Aim of the exercise:
Identify each line below that contains the word "inverters", and copy it out.

(Stored data)
##############################
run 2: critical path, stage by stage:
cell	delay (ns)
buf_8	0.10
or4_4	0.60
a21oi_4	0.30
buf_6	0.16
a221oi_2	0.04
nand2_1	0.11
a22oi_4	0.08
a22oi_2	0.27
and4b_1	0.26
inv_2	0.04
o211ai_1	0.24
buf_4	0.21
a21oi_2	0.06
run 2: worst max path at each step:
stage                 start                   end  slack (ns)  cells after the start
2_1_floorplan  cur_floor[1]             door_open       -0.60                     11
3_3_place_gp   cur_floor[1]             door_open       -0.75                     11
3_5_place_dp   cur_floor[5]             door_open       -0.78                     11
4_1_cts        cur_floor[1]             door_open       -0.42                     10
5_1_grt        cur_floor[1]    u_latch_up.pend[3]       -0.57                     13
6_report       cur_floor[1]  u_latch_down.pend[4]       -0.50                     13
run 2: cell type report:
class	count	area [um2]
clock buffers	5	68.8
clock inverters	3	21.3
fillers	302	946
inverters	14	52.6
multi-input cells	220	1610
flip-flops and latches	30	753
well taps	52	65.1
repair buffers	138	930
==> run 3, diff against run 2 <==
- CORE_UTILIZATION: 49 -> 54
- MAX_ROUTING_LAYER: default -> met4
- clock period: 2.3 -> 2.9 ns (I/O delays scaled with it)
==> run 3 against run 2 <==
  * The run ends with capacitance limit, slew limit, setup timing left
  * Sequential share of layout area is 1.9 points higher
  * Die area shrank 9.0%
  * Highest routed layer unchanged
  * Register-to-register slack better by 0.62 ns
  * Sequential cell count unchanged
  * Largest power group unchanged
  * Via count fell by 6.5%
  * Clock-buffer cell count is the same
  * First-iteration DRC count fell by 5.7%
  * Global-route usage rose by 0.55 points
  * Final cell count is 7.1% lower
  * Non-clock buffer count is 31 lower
<file path="src/rtl/swacc_icm_map_cmd_gen.sv">
// ICM-map command generator: packs cfg/disable/map requests into map_req beats.
// Optional build macro SWACC_MAP_ADDR_CHECK_EN: clear misaligned icm_addr bits and flag map_err.
module swacc_icm_map_cmd_gen #(
    parameter int HEAD_W = 128,
    parameter int DATA_W = 256,
    parameter int CNT_W  = 32
) (
    input  logic              clk,
    input  logic              rst,
    input  logic              cfg_valid,
    output logic              cfg_ready,
    input  logic [55:0]       cfg_qpc_base,
    input  logic [7:0]        cfg_qpc_num_log,
    input  logic [55:0]       cfg_cqc_base,
    input  logic [7:0]        cfg_cqc_num_log,
    input  logic [55:0]       cfg_eqc_base,
    input  logic [7:0]        cfg_eqc_num_log,
    input  logic              dis_valid,
    output logic              dis_ready,
    input  logic              dis_sel,
    input  logic              map_valid,
    output logic              map_ready,
    input  logic [CNT_W-1:0]  map_chunk_num,
    input  logic              ent_valid,
    output logic              ent_ready,
    input  logic [63:0]       ent_icm_addr,
    input  logic [51:0]       ent_phy_addr,
    output logic              map_req_valid,
    output logic [HEAD_W-1:0] map_req_head,
    output logic [DATA_W-1:0] map_req_data,
    output logic              map_req_last,
    input  logic              map_req_ready,
    output logic              map_err
);

    localparam logic [3:0] T_WR_ICMMAP_CXT = 4'h5;
    localparam logic [3:0] T_MAP_ICM_CXT   = 4'h6;
    localparam logic [3:0] O_WR_ICMMAP_EN  = 4'h1;
    localparam logic [3:0] O_WR_ICMMAP_DIS = 4'h2;
    localparam logic [3:0] O_MAP_ICM_EN    = 4'h3;
    localparam logic [3:0] O_MAP_ICM_DIS   = 4'h4;

    typedef enum logic [2:0] {
        S_IDLE, S_CFG, S_DIS, S_M_FIRST, S_M_HI, S_M_LO, S_EMIT
    } state_e;

    state_e              state_q, state_d;
    logic [CNT_W-1:0]    rem_q, rem_d;
    logic [HEAD_W-1:0]   head_q, head_d;
    logic [DATA_W-1:0]   data_q, data_d;
    logic                last_q, last_d;
    logic                valid_q, valid_d;
    logic                err_q, err_d;

    logic                idle;
    logic                beat_acc;
    logic                ent_acc;
    logic [63:0]         icm_eff;
    logic [127:0]        slot;

    // Request arbitration and entry acceptance (dis > cfg > map).
    always_comb begin
        idle      = (state_q == S_IDLE) && !rst;
        dis_ready = idle && dis_valid;
        cfg_ready = idle && cfg_valid && !dis_valid;
        map_ready = idle && map_valid && !dis_valid && !cfg_valid;
        ent_ready = !rst && !valid_q && (rem_q != '0) &&
                    ((state_q == S_M_FIRST) || (state_q == S_M_HI) ||
                     (state_q == S_M_LO));
        beat_acc  = valid_q && map_req_ready;
        ent_acc   = ent_valid && ent_ready;
`ifdef SWACC_MAP_ADDR_CHECK_EN
        icm_eff   = {ent_icm_addr[63:12], 12'h000};
`else
        icm_eff   = ent_icm_addr;
`endif
        slot      = {icm_eff, ent_phy_addr, 12'h000};
    end

    // Next-state, beat assembly and error pulse.
    always_comb begin
        state_d = state_q;
        rem_d   = rem_q;
        head_d  = head_q;
        data_d  = data_q;
        last_d  = last_q;
        valid_d = valid_q;
        err_d   = 1'b0;
        unique case (state_q)
            S_IDLE: begin
                if (dis_ready) begin
                    head_d = '0;
                    if (dis_sel) begin
                        head_d[127:124] = T_MAP_ICM_CXT;
                        head_d[123:120] = O_MAP_ICM_DIS;
                    end else begin
                        head_d[127:124] = T_WR_ICMMAP_CXT;
                        head_d[123:120] = O_WR_ICMMAP_DIS;
                    end
                    data_d  = '0;
                    last_d  = 1'b1;
                    valid_d = 1'b1;
                    state_d = S_DIS;
                end else if (cfg_ready) begin
                    head_d          = '0;
                    head_d[127:124] = T_WR_ICMMAP_CXT;
                    head_d[123:120] = O_WR_ICMMAP_EN;
                    data_d          = '0;
                    data_d[63:0]    = {cfg_eqc_base, cfg_eqc_num_log};
                    data_d[127:64]  = {cfg_cqc_base, cfg_cqc_num_log};
                    data_d[191:128] = {cfg_qpc_base, cfg_qpc_num_log};
                    last_d          = 1'b1;
                    valid_d         = 1'b1;
                    state_d         = S_CFG;
                end else if (map_ready) begin
                    data_d = '0;
                    rem_d  = map_chunk_num;
                    if (map_chunk_num == '0) begin
                        head_d = '0;
                        err_d  = 1'b1;
                    end else begin
                        head_d          = '0;
                        head_d[127:124] = T_MAP_ICM_CXT;
                        head_d[123:120] = O_MAP_ICM_EN;
                        head_d[95:64]   = map_chunk_num;
                        state_d         = S_M_FIRST;
                    end
                end
            end
            S_CFG, S_DIS: begin
                if (beat_acc) begin
                    head_d  = '0;
                    data_d  = '0;
                    last_d  = 1'b0;
                    valid_d = 1'b0;
                    state_d = S_IDLE;
                end
            end
            S_M_FIRST: begin
                if (ent_acc) begin
                    data_d          = '0;
                    data_d[127:0]   = slot;
                    rem_d           = rem_q - CNT_W'(1);
                    last_d          = (rem_q == CNT_W'(1));
                    valid_d         = 1'b1;
                    state_d         = S_EMIT;
                end
            end
            S_M_HI: begin
                if (ent_acc) begin
                    data_d[255:128] = slot;
                    rem_d           = rem_q - CNT_W'(1);
                    if (rem_q == CNT_W'(1)) begin
                        last_d  = 1'b1;
                        valid_d = 1'b1;
                        state_d = S_EMIT;
                    end else begin
                        state_d = S_M_LO;
                    end
                end
            end
            S_M_LO: begin
                if (ent_acc) begin
                    data_d[127:0] = slot;
                    rem_d         = rem_q - CNT_W'(1);
                    last_d        = (rem_q == CNT_W'(1));
                    valid_d       = 1'b1;
                    state_d       = S_EMIT;
                end
            end
            S_EMIT: begin
                if (beat_acc) begin
                    data_d  = '0;
                    valid_d = 1'b0;
                    last_d  = 1'b0;
                    if (last_q) begin
                        head_d  = '0;
                        state_d = S_IDLE;
                    end else begin
                        state_d = S_M_HI;
                    end
                end
            end
            default: state_d = S_IDLE;
        endcase
`ifdef SWACC_MAP_ADDR_CHECK_EN
        if (ent_acc && (ent_icm_addr[11:0] != 12'h000)) begin
            err_d = 1'b1;
        end
`endif
    end

    // State and output registers with synchronous reset.
    always_ff @(posedge clk) begin
        if (rst) begin
            state_q <= S_IDLE;
            rem_q   <= '0;
            head_q  <= '0;
            data_q  <= '0;
            last_q  <= 1'b0;
            valid_q <= 1'b0;
            err_q   <= 1'b0;
        end else begin
            state_q <= state_d;
            rem_q   <= rem_d;
            head_q  <= head_d;
            data_q  <= data_d;
            last_q  <= last_d;
            valid_q <= valid_d;
            err_q   <= err_d;
        end
    end

    assign map_req_valid = valid_q;
    assign map_req_head  = head_q;
    assign map_req_data  = data_q;
    assign map_req_last  = last_q;
    assign map_err       = err_q;

endmodule
</file>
##############################
Solution to this exercise:
clock inverters	3	21.3
inverters	14	52.6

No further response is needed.